Her father has never shown her the pocket watch counting down the days she has left to live. When he sacrifices himself to save her from her scheduled death, Dahlia abandons her comfortable home and sets off after his murderer to uncover the secrets her father died to protect…and the time research that could bring him back to life.

Then she meets Farren Reed. She should hate him. He’s an enemy soldier, a cowardly deserter, and the most insufferable man Dahlia’s ever met. Still, she needs all the help she can get, and Farren is the only chance she has to find the man who murdered her father. But Farren has only twenty-seven days left on his watch.

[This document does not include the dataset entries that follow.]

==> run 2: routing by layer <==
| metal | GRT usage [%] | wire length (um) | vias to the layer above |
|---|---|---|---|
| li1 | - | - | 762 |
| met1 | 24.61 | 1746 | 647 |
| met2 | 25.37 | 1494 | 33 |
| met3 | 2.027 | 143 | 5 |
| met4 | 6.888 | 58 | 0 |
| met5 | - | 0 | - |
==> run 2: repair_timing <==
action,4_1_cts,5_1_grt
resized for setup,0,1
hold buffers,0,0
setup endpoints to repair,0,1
### src/rtl/load_filter.sv
// load_filter
//   Sits in front of an enabled register and only pulses its load enable
//   when an accepted sample differs from the last value loaded, so the
//   register's clock can stay gated through runs of repeated samples.
//   Also raises an idle hint after IDLE_CYCLES load-free cycles and keeps
//   load / suppression statistics.
//
//   clk        : clock, rising edge
//   rst        : synchronous active-high reset
//   in_valid   : sample present
//   in_data    : sample value
//   in_ready   : sample accepted this cycle (= ~hold)
//   hold       : downstream stall, blocks acceptance
//   invalidate : forget the shadow; next accepted sample always loads
//   D_IN       : data to downstream register (last loaded value)
//   en         : one-cycle load enable per load
//   idle       : no load for at least IDLE_CYCLES cycles
//   load_cnt   : loads issued (saturating)
//   supp_cnt   : accepted samples suppressed (saturating)
//
//   state | meaning
//   ------+-----------------------------------------------------------
//   EMPTY | shadow invalid; next accepted sample loads, no idle timing
//   TRACK | shadow valid; idle timer running down between loads
//   IDLE  | timer expired, idle=1; held until a load or invalidate
module load_filter
    import load_filter_pkg::*;
#(
    parameter int WIDTH       = LF_WIDTH,
    parameter int CNT_W       = LF_CNT_W,
    parameter int IDLE_CYCLES = 4
) (
    input  logic             clk,
    input  logic             rst,
    input  logic             in_valid,
    input  logic [WIDTH-1:0] in_data,
    output logic             in_ready,
    input  logic             hold,
    input  logic             invalidate,
    output logic [WIDTH-1:0] D_IN,
    output logic             en,
    output logic             idle,
    output logic [CNT_W-1:0] load_cnt,
    output logic [CNT_W-1:0] supp_cnt
);

    localparam int TMR_W = (IDLE_CYCLES > 2) ? $clog2(IDLE_CYCLES) : 1;
    localparam logic [TMR_W-1:0] TMR_RELOAD = TMR_W'(IDLE_CYCLES - 1);

    lf_state_t        state;
    logic [WIDTH-1:0] shadow;
    logic [TMR_W-1:0] idle_tmr;
    logic             accept;
    logic             load;
    logic             suppress;

    assign in_ready = ~hold;
    assign accept   = in_valid & in_ready;

    // The shadow is only meaningful outside EMPTY, so state doubles as the
    // shadow-valid flag.
    assign load     = accept & ((state == EMPTY) | (in_data != shadow) | invalidate);
    assign suppress = accept & ~load;

    // Idle timer is a down-counter reloaded on every load; reaching zero on a
    // load-free cycle means IDLE_CYCLES load-free cycles have elapsed.
    always_ff @(posedge clk) begin
        if (rst) begin
            state    <= EMPTY;
            shadow   <= '0;
            idle_tmr <= '0;
            D_IN     <= '0;
            en       <= 1'b0;
            idle     <= 1'b0;
        end else begin
            en <= load;
            if (load) begin
                D_IN   <= in_data;
                shadow <= in_data;
            end

            case (state)
                EMPTY: begin
                    idle <= 1'b0;
                    if (load) begin
                        state    <= TRACK;
                        idle_tmr <= TMR_RELOAD;
                    end
                end
                TRACK: begin
                    if (load) begin
                        idle_tmr <= TMR_RELOAD;
                        idle     <= 1'b0;
                    end else if (invalidate) begin
                        state <= EMPTY;
                        idle  <= 1'b0;
                    end else if (idle_tmr == '0) begin
                        state <= IDLE;
                        idle  <= 1'b1;
                    end else begin
                        idle_tmr <= idle_tmr - 1'b1;
                        idle     <= 1'b0;
                    end
                end
                IDLE: begin
                    if (load) begin
                        state    <= TRACK;
                        idle_tmr <= TMR_RELOAD;
                        idle     <= 1'b0;
                    end else if (invalidate) begin
                        state <= EMPTY;
                        idle  <= 1'b0;
                    end else begin
                        idle <= 1'b1;
                    end
                end
                default: begin
                    state <= EMPTY;
                    idle  <= 1'b0;
                end
            endcase
        end
    end

    sat_counter #(.CNT_W(CNT_W)) u_load_cnt (
        .clk   (clk),
        .rst   (rst),
        .inc   (load),
        .count (load_cnt)
    );

    sat_counter #(.CNT_W(CNT_W)) u_supp_cnt (
        .clk   (clk),
        .rst   (rst),
        .inc   (suppress),
        .count (supp_cnt)
    );

endmodule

In that time, Dahlia must recover her father’s time research, foil a psychotic general’s plot, and learn to survive in a world that will never be the same. But the research holds secrets more dangerous than she had ever imagined. She will have to choose what is most important: revenge, Farren’s life, or her own. And time is running out.

Review:
Thank goodness, I’m finally finished with this book. I feel like I’ve been reading it for eons….ok, a week, but still, forever. It wasn’t particularly bad, I was just a tad bored with it. The writing is lovely, editing clean and I love the cover. But it felt very much like most of the book is spent with Dahlia and Farren running around reacting to things and not really progressing the plot.  Several convenient things pop up to help them in their times of need, the motivation of the villain seems flimsy, at best, and I really need to know how human lives came to be attached to watches. I mean, how does a newborn get a watch? Do they come into existence magically on birth? Do parents have to order them? If so, how does the baby live until it arrived? What if no one buys them a watch? I needed this aspect of life dependent on an external device explained. But all in all, it was a fine book, an OK book.


What I’m drinking: A latte at a artsy, if somewhat grotty cafe called The Stone Spiral that I am quite fond of.